For subsequent human use of [⁶⁸Ga]Ga-NOTA-anti-MMR-sdAb, the average radiation dose for a human adult was estimated based on extrapolation of normal distribution and retention in mice. The average effective dose was 0.034 and 0.027 mSv/MBq for female and male respectively, resulting in a total body radiation dose per injection of 185 MBq of ⁶⁸Ga compound of 6.3 and 5.0 mSv for female and male, respectively. The organs that would receive the highest dose are the kidneys (up to 90 mGy) and the urinary bladder wall (up to 42 mGy), staying well below the kidney threshold of 7–8 Gy for potential deterministic effects [16]. The total body irradiation dose is in the same range as a standard 2-deoxy-2-[¹⁸F]fluoro-D-glucose PET scan (7 mSv for 370 MBq of administered activity), and could be used in daily clinical practice for diagnosis and follow-up of patients. In the toxicity study, NOTA-anti-MMR-sdAb showed no adverse effects after the 7-day repeated injected up to a dose of 1.68 mg/kg. This dose is a 1000-fold excess of what a 60-kg patient would receive when injected with 0.1 mg of the compound. Based on all preclinical data reported here, [⁶⁸Ga]Ga-NOTA-anti-MMR-sdAb can be regarded as safe for clinical translation. A phase I trial to assess safety, biodistribution and dosimetry in cancer patients will be initiated in the near future.

Other research groups have also investigated macrophage imaging using mannose receptor targeting. Many have focused on mannosylation of the targeting moiety, thereby utilizing the natural ligand of MMR [17‐19]. However, mannose does not only bind MMR, but also multiple other mannose-binding proteins, such as mannose-binding lectins. Such lectins are serum proteins that will bind to mannose and other types of sugars that occur on the cell surface of bacteria and yeasts, thereby facilitating opsonization by phagocytes.

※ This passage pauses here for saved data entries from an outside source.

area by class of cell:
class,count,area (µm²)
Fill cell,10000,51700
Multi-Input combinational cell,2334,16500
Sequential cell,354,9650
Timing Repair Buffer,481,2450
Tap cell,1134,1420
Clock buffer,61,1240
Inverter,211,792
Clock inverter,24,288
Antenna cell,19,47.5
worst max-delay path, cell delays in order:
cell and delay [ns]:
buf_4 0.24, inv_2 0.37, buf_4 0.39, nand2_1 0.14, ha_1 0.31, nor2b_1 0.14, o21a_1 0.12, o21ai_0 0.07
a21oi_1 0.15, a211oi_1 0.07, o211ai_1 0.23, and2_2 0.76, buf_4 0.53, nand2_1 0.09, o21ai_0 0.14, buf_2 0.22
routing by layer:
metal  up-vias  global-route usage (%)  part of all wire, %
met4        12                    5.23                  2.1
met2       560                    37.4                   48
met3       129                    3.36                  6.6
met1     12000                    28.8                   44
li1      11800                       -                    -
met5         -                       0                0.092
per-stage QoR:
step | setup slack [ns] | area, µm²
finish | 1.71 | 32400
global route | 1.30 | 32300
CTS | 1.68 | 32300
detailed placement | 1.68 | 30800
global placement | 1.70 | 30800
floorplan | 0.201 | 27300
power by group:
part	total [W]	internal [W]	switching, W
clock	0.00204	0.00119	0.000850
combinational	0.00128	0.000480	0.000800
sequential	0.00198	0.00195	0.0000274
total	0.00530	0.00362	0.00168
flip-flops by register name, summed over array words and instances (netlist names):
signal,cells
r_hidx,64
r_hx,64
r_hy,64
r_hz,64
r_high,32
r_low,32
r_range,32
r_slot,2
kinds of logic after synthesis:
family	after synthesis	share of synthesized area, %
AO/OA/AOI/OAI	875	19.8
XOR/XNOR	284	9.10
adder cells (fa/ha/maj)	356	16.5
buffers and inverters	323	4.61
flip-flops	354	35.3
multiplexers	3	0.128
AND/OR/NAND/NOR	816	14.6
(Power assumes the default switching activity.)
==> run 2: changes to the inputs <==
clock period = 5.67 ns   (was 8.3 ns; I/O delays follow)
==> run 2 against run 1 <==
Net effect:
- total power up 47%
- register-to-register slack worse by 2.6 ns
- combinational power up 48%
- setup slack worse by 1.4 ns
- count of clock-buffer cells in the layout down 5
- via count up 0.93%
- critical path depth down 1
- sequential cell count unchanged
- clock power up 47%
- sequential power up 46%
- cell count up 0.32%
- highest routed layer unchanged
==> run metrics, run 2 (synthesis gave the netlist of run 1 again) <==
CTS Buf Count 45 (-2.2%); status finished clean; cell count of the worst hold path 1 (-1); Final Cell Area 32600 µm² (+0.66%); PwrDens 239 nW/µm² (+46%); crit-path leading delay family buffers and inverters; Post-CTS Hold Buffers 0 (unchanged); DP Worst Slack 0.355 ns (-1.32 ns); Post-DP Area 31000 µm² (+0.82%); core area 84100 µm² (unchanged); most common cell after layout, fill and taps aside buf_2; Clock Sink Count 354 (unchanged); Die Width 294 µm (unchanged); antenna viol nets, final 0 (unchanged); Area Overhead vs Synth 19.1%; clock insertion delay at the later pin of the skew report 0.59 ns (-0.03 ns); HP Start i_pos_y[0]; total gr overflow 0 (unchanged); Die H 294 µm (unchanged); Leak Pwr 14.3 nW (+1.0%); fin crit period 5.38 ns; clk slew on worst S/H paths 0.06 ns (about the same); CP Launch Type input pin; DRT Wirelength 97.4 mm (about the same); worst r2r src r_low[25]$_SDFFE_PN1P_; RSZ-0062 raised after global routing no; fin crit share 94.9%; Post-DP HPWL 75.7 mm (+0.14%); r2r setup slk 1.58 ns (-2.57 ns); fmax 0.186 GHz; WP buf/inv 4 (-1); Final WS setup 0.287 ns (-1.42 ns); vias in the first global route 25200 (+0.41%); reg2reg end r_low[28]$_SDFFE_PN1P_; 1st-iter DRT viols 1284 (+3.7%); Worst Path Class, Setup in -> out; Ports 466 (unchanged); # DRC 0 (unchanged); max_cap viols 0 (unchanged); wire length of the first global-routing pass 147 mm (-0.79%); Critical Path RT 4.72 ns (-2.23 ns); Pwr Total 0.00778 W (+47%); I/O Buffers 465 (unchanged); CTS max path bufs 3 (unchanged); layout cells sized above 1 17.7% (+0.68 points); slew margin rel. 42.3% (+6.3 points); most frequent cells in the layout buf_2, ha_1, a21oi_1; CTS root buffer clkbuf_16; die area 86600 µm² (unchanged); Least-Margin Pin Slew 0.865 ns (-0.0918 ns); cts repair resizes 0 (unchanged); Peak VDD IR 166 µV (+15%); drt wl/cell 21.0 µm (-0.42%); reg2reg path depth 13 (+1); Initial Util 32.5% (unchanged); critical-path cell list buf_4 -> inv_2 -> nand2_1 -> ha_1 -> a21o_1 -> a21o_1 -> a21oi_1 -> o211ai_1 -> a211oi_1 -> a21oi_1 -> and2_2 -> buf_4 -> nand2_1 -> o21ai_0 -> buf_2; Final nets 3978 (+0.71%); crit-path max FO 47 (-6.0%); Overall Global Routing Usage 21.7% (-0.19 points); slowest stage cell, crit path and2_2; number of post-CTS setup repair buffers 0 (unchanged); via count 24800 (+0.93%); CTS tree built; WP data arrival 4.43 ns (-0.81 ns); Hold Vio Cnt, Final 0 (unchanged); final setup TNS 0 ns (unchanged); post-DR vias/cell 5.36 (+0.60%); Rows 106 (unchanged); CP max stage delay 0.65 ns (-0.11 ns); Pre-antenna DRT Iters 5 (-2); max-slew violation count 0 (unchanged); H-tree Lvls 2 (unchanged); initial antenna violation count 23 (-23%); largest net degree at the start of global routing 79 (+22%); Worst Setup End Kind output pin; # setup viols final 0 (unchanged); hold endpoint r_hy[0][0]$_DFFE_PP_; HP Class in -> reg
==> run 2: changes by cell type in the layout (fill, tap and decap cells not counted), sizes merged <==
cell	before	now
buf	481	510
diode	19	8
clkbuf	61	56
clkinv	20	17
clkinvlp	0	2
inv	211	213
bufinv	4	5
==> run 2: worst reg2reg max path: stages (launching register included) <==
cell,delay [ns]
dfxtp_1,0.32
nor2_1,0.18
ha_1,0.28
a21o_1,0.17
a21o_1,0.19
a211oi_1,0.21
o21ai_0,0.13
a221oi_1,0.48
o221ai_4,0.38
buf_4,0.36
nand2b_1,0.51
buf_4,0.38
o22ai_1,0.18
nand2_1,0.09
==> config.mk <==
export PLATFORM = sky130hd
export DESIGN_NAME = mdm_queue
export DESIGN_NICKNAME = d
export VERILOG_FILES = /design/src/design/mdm_pkg.sv /design/src/design/mdm_queue.sv
export SDC_FILE = /design/constraint.sdc
export NUM_CORES = 1
export LEC_CHECK = 0
export ABC_AREA = 1
export BUFFER_PORTS_ARGS = -buffer_cell sky130_fd_sc_hd__clkbuf_2
export CELL_PAD_IN_SITES_DETAIL_PLACEMENT = 1
export CELL_PAD_IN_SITES_GLOBAL_PLACEMENT = 1
export CORE_MARGIN = 2
export CORE_UTILIZATION = 46
export CTS_BUF_LIST = sky130_fd_sc_hd__clkbuf_8
export CTS_CLUSTER_SIZE = 25
export DETAILED_ROUTE_END_ITERATION = 8
export PLACE_DENSITY_LB_ADDON = 0.1
export SYNTH_ARGS = -nofsm -noshare
export SYNTH_HDL_FRONTEND = slang
export SYNTH_SLANG_ARGS = --single-unit
==> constraint.sdc <==
create_clock -name i_clk -period 4 [get_ports i_clk]
set_clock_uncertainty 0.2 [all_clocks]
set_input_delay 0.4 -clock i_clk [delete_from_list [all_inputs] [get_ports i_clk]]
set_output_delay 0.4 -clock i_clk [all_outputs]
set_load 0.005 [all_outputs]
### src/design/mdm_pkg.sv
package mdm_pkg;

    // Alphabet and tuple length limits of the meta-tuple encoding.
    localparam int MAX_ALPHABET  = 4;
    localparam int MAX_POSITIONS = 3;

    // Command kinds.
    localparam logic [1:0] KIND_CLEAR = 2'd0;
    localparam logic [1:0] KIND_ACC   = 2'd1;
    localparam logic [1:0] KIND_READ  = 2'd2;

    // Configuration register indexes.
    localparam logic CFG_ALPHABET  = 1'b0;
    localparam logic CFG_POSITIONS = 1'b1;

    // Command queue between the front and back parts.
    localparam int QUEUE_DEPTH = 2;
    localparam int QUEUE_AW    = 1;

    typedef logic [1:0] t_digit;
    typedef t_digit [MAX_POSITIONS-1:0] t_digits;

    // One classified command as it travels through the queue.
    typedef struct packed {
        logic [1:0]  kind;
        logic        err;
        logic [2:0]  radix;
        logic [1:0]  npos;
        t_digits     digits;
        logic [31:0] freq;
        logic [6:0]  meta_index;
    } t_cmd;

endpackage

### src/design/mdm_front.sv
module mdm_front import mdm_pkg::*; #(
    parameter int STORE_DEPTH = 128
) (
    input  logic        i_clk,
    input  logic        i_rst_n,
    input  logic        i_start,
    input  logic        i_full,
    input  logic        i_cfg_we,
    input  logic        i_cfg_idx,
    input  logic [2:0]  i_cfg_data,
    input  logic [1:0]  i_kind,
    input  logic [5:0]  i_ordinary_index,
    input  logic [31:0] i_freq,
    input  logic [6:0]  i_meta_index,
    output logic        o_push,
    output t_cmd        o_cmd
);

    localparam logic [7:0] DEPTH8 = 8'(STORE_DEPTH);

    logic [2:0] r_alphabet;
    logic [1:0] r_positions;
    logic [2:0] radix;
    logic [1:0] npos;
    logic [6:0] ordinary_count;
    logic [6:0] meta_count;
    logic       acc_err;
    logic       read_err;
    logic       err;

    // b to the power e for e of one to three, on narrow values.
    function automatic logic [6:0] small_pow(input logic [2:0] b, input logic [1:0] e);
        logic [6:0] r;
        r = 7'(b);
        if (e > 2'd1) begin
            r = 7'(r * 7'(b));
        end
        if (e > 2'd2) begin
            r = 7'(r * 7'(b));
        end
        return r;
    endfunction

    // Split an ordinary index into digits of radix two, three or four,
    // least significant first. Division by three uses a reciprocal multiply.
    function automatic t_digits split_digits(input logic [5:0] x, input logic [2:0] a);
        t_digits     d;
        logic [5:0]  rem;
        logic [5:0]  q;
        logic [12:0] prod;
        rem = x;
        d   = '0;
        for (int j = 0; j < MAX_POSITIONS; j++) begin
            case (a)
                3'd2: begin
                    d[j] = {1'b0, rem[0]};
                    rem  = rem >> 1;
                end
                3'd3: begin
                    prod = 13'(rem) * 13'd43;
                    q    = prod[12:7];
                    d[j] = 2'(rem - 6'(q * 6'd3));
                    rem  = q;
                end
                default: begin
                    d[j] = rem[1:0];
                    rem  = rem >> 2;
                end
            endcase
        end
        return d;
    endfunction

    // Configuration registers.
    always_ff @(posedge i_clk) begin
        if (!i_rst_n) begin
            r_alphabet  <= 3'd4;
            r_positions <= 2'd2;
        end else if (i_cfg_we) begin
            case (i_cfg_idx)
                CFG_ALPHABET:  r_alphabet  <= i_cfg_data;
                CFG_POSITIONS: r_positions <= i_cfg_data[1:0];
                default: ;
            endcase
        end
    end

    // Effective radix and tuple length, saturated into their legal ranges.
    always_comb begin
        if (r_alphabet < 3'd2) begin
            radix = 3'd2;
        end else if (r_alphabet > 3'(MAX_ALPHABET)) begin
            radix = 3'(MAX_ALPHABET);
        end else begin
            radix = r_alphabet;
        end
        if (r_positions == 2'd0) begin
            npos = 2'd1;
        end else if (32'(r_positions) > MAX_POSITIONS) begin
            npos = 2'(MAX_POSITIONS);
        end else begin
            npos = r_positions;
        end
    end

    // Range checks against the ordinary and meta index spaces.
    assign ordinary_count = small_pow(radix, npos);
    assign meta_count     = small_pow(3'(radix + 3'd1), npos);
    assign acc_err  = ({1'b0, i_ordinary_index} >= ordinary_count)
                   || ({1'b0, meta_count} > DEPTH8);
    assign read_err = (i_meta_index >= meta_count) || ({1'b0, i_meta_index} >= DEPTH8);

    always_comb begin
        case (i_kind)
            KIND_ACC:  err = acc_err;
            KIND_READ: err = read_err;
            default:   err = 1'b0;
        endcase
    end

    // Classified command towards the queue.
    assign o_push            = i_start && !i_full;
    assign o_cmd.kind        = i_kind;
    assign o_cmd.err         = err;
    assign o_cmd.radix       = radix;
    assign o_cmd.npos        = npos;
    assign o_cmd.digits      = split_digits(i_ordinary_index, radix);
    assign o_cmd.freq        = i_freq;
    assign o_cmd.meta_index  = i_meta_index;

endmodule

### config.mk
export PLATFORM = sky130hd
export DESIGN_NAME = mdm_front
export DESIGN_NICKNAME = d
export VERILOG_FILES = /design/src/design/mdm_pkg.sv /design/src/design/mdm_front.sv
export SDC_FILE = /design/constraint.sdc
export NUM_CORES = 1
export LEC_CHECK = 0
export ABC_AREA = 0
export BUFFER_PORTS_ARGS = -buffer_cell sky130_fd_sc_hd__buf_2
export CAP_MARGIN = 30
export CORE_MARGIN = 3
export CORE_UTILIZATION = 40
export CTS_BUF_LIST = sky130_fd_sc_hd__clkbuf_8
export CTS_CLUSTER_SIZE = 20
export DETAILED_ROUTE_END_ITERATION = 8
export HOLD_SLACK_MARGIN = 0.03
export PLACE_DENSITY = 0.64
export SLEW_MARGIN = 20
export SYNTH_ARGS = -nofsm -noshare
export SYNTH_HDL_FRONTEND = slang
export SYNTH_SLANG_ARGS = --single-unit
### constraint.sdc
create_clock -name i_clk -period 9.6 [get_ports i_clk]
set_input_delay 0 -clock i_clk [delete_from_list [all_inputs] [get_ports i_clk]]
set_output_delay 0 -clock i_clk [all_outputs]
set_load 0.02 [all_outputs]
==> results.sh <==
export IMPL_largest_family_of_logic_cells_by_synthesized_area="adder cells"
export IMPL_tritoncts="done"
export IMPL_drt_pass1_iterations=4
export IMPL_critical_path_startpoint="i_ordinary_index[1]"
export IMPL_initial_antenna_violation_count=0
export IMPL_detail_route_wirelength_um=7780
export IMPL_post_synth_num_cell_types=56
export IMPL_drt_drc_violations_left=0
export IMPL_period_minus_slack_ns=8.81
export IMPL_hold_violations=0
export IMPL_die_area_um2=10300
export IMPL_post_route_period_util=0.918
export IMPL_cts_made_buffers=3
export IMPL_worstMarginPinSlew_ns=0.667
export IMPL_pin_count_of_the_biggest_net_entering_global_routing=29
export IMPL_finalHoldWorstSlack_ns=0.0394
export IMPL_die_x_um=101
export IMPL_layout_nets=642
export IMPL_yosys_register_bits=5
export IMPL_numPortBuffers=45
export IMPL_synth_warning_count=0
export IMPL_power_share_combinational=0.811
export IMPL_switchingPower_mw=0.160
export IMPL_route_vias_total=3102
export IMPL_hp_start="i_cfg_data[2]"
export IMPL_power_density_cell_area_nw_per_um2=81.6
export IMPL_synth_adder_area_share=0.396
export IMPL_synthToLayoutAreaGrowth_pct=10.5
export IMPL_place_congestion=0.884
export IMPL_drt_first_iter_violations=89
export IMPL_status="finished, final reports clean"
export IMPL_hold_path_class="in -> reg"
export IMPL_diodes=0
export IMPL_timing_rr_start="r_positions[0]$_SDFFE_PN0P_"
export IMPL_setup_tns_final_ns=0
export IMPL_synthCells=452
export IMPL_die_h_um=101
export IMPL_synth_mux_area_frac=0.0317
export IMPL_ioPinCount=110
export IMPL_critical_path_required_ns=9.60
export IMPL_layout_cells_sized_above_1=0.137
export IMPL_synth_cell_area_um2=3630
export IMPL_number_of_enable_type_register_cells_in_the_synthesized_netlist=0
export IMPL_viasPerCell=5.26
export IMPL_syn_avg_cell_area_um2=8.04
export IMPL_dp_hpwl_um=6230
export IMPL_synth_compound_gate_area_share=0.143
export IMPL_internal_power_mw=0.168
export IMPL_maxSlewHeadroom=0.555
export IMPL_mostFrequentLayoutCell="sky130_fd_sc_hd__ha_1"
export IMPL_floorplan_initialDensity=0.415
export IMPL_clkSinkCount=5
export IMPL_pwr_share_seq=0.072
export IMPL_rows=34
export IMPL_cts_htree_levels=1
export IMPL_critical_path_arrival_ns=8.81
export IMPL_ys_dominant_reg_cell="sky130_fd_sc_hd__dfxtp_1"
export IMPL_clock_latency_ns=0.22
export IMPL_layout_common_cells="83 x sky130_fd_sc_hd__ha_1, 47 x sky130_fd_sc_hd__inv_1, 45 x sky130_fd_sc_hd__buf_2"
export IMPL_maxClockFrequency_ghz=0.114
export IMPL_cts_repair_resize_count=0
export IMPL_synth_sequential_area_ratio=0.0275
export IMPL_grt_pass1_wl_um=13300
export IMPL_critical_path_max_stage_delay_ns=0.50
export IMPL_clockRootBuffer="sky130_fd_sc_hd__clkbuf_8"
export IMPL_clock_path_buffers=2
export IMPL_design_core_area_um2=8760
export IMPL_drt_wirelength_per_cell_um=13.2
export IMPL_post_synth_and_or_nand_nor_area_fraction=0.183
export IMPL_synthArstFlopShare=0
export IMPL_max_cap_violations=0
export IMPL_crit_type="in -> out"
export IMPL_route_antenna_remaining_nets=0
export IMPL_netSwitchingFraction=0.487
export IMPL_setup_repair_after_global_routing_missed_its_margin="false"
export IMPL_fin_skew_ns=0
export IMPL_clk_slew_on_worst_s_h_paths_ns=0.03
export IMPL_setup_worst_path_end_class="primary output"
export IMPL_critPathMaxFanout=11
export IMPL_grt_use_total=0.154
export IMPL_slew_viol_final=0
export IMPL_timing_critical_path_from_type="input port"
export IMPL_slowest_stage="sky130_fd_sc_hd__fa_1"
export IMPL_synth_xor_xnor_area_share=0.0627
export IMPL_total_leakage_power_nw=2.04
export IMPL_share_clk_of_total_power=0.117
export IMPL_via_count_of_the_first_global_routing_pass=2980
export IMPL_grt_overflow_total=0
export IMPL_power_ir_vdd_worst_mv=0.0823
export IMPL_final_setup_viol_count=0
-- area by class of cell --
class,count,area [um2]
tap,108,135
multi-input combinational,345,2980
timing repair buffer,81,578
clock inverter,1,3.75
clock buffer,3,41.3
fill,886,4750
sequential,5,100
inverter,47,176
-- logic make-up (layout without fill, tap and decap cells) --
logic type | after synthesis | count (layout)
muxes | 11 | 11
buffers and inverters | 104 | 132
other | 2 | 4
DFF | 5 | 5
AOI/OAI and AO/OA | 73 | 73
xor gates and xnor gates | 26 | 26
adders and majority gates | 103 | 103
and+or+nand+nor | 128 | 128
-- power groups by stage --
stage | sequential (mW) | clock [mW] | combinational [mW]
finish | 0.0235 | 0.0384 | 0.266
global route | 0.0237 | 0.0406 | 0.303
CTS | 0.0236 | 0.0393 | 0.269
detailed placement | 0.0239 | 0 | 0.246
global placement | 0.0238 | 0 | 0.239
floorplan | 0.0228 | 0 | 0.221
-- critical path: cells and delay by family --
family	cells	cell delay, ns
simple gates	6	1.45
fa+ha+maj	10	3.82
compound gates	11	2.29
xor+xnor	4	0.67
buf+inv	5	0.56
-- cell usage after synthesis (2+ instances only) --
master                     number  area share
sky130_fd_sc_hd__o21ai_0       12       0.017
sky130_fd_sc_hd__nor2b_1       11       0.019
sky130_fd_sc_hd__mux2_2         4       0.012
sky130_fd_sc_hd__a31oi_1        6       0.010
sky130_fd_sc_hd__and2_1         3      0.0052
sky130_fd_sc_hd__dfxtp_1        5       0.028
sky130_fd_sc_hd__buf_2          3      0.0041
sky130_fd_sc_hd__clkbuf_1       8      0.0083
sky130_fd_sc_hd__o211ai_1       5       0.010
sky130_fd_sc_hd__nand2b_1      12       0.021
sky130_fd_sc_hd__a21oi_2        2      0.0048
sky130_fd_sc_hd__xor2_1         2      0.0048
sky130_fd_sc_hd__a21oi_1       18       0.025
sky130_fd_sc_hd__nor4_1         2      0.0034
sky130_fd_sc_hd__or3_1          2      0.0034
sky130_fd_sc_hd__nor3_1        11       0.015
sky130_fd_sc_hd__conb_1         2      0.0021
sky130_fd_sc_hd__nand3_1       14       0.019
sky130_fd_sc_hd__xnor2_1       24       0.058
sky130_fd_sc_hd__o22ai_1        4      0.0069
sky130_fd_sc_hd__buf_4         44       0.091
sky130_fd_sc_hd__ha_1          83        0.29
sky130_fd_sc_hd__fa_1          20        0.11
sky130_fd_sc_hd__nand2_1       32       0.033
sky130_fd_sc_hd__a21o_1        10       0.021
sky130_fd_sc_hd__o22ai_2        2      0.0069
sky130_fd_sc_hd__nand3b_1       5       0.010
sky130_fd_sc_hd__buf_1          2      0.0021
sky130_fd_sc_hd__inv_1         46       0.048
sky130_fd_sc_hd__nor2_1        25       0.026
sky130_fd_sc_hd__mux2i_1        7       0.019
sky130_fd_sc_hd__or2_1          2      0.0034
-- worst paths after layout --
path / endpoint / slack [ns] / depth (start not counted)
worst max register to register: r_positions[0]$_SDFFE_PN0P_ / 8.52 / 2
worst max-delay path: o_cmd[44] / 0.79 / 36
worst min register to register: r_alphabet[1]$_SDFFE_PN0P_ / 0.54 / 2
worst min-delay path: r_alphabet[2]$_SDFFE_PN1P_ / 0.04 / 3
-- per-layer routing --
layer	GRT usage	routed length [um]
met5	0	0
met4	0.0389	118
met3	0.00758	361
met2	0.269	3720
met1	0.208	3580
-- sequential cells by signal, summed over array words and instances (netlist names) --
signal / count
r_positions: 2
r_alphabet: 3
-- stage by stage --
stage,setup WS (ns),power [mW],util,instances,area [um2]
2_1_floorplan,1.78,0.243,-,454,3640
3_3_place_gp,1.03,0.263,0.415,553,3640
3_5_place_dp,0.777,0.270,0.415,553,3640
4_1_cts,0.771,0.331,0.458,590,4020
5_1_grt,0.0650,0.367,0.458,590,4020
6_report,0.791,0.328,0.458,590,4020
-- repair_timing --
| action | in CTS | in global routing |
|---|---|---|
| hold buffers | 33 | 0 |
| buffers inserted | 0 | 0 |
| endpoints found under the hold margin | 34 | 0 |
Power figures use the tool's default switching activity.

It can be foreseen that using mannosylated compounds for imaging will therefore not only identify MMR-expressing macrophages, but will also target other phagocytes that will engulf lectin-bound compounds.

Fluorescence imaging using more specific MMR-targeting agents has been reported using a full monoclonal anti-MMR antibody and using an MMR-binding peptide [20‐22]. Recently, a ¹²⁵I-labeled monoclonal antibody was used for SPECT imaging [22]. These studies confirm the promise of specifically targeting MMR for the imaging of protumorigenic macrophages, but the use of sdAb offers multiple advantages compared to approaches using mAbs given their faster blood clearance and good tissue penetration characteristics.

In conclusion, the [⁶⁸Ga]3Ga-NOTA-anti-MMR-sdAb is a very interesting PET tracer with a high potential to specifically image the protumorigenic macrophages in the tumor microenvironment in patients. Its safety and efficacy have been confirmed in mouse studies and the extrapolated radiation doses are within acceptable ranges for repeated imaging. The envisioned trials in cancer patients will help to define the role of MMR^hi TAM in cancer progression and its susceptibility to immuno-oncological treatments.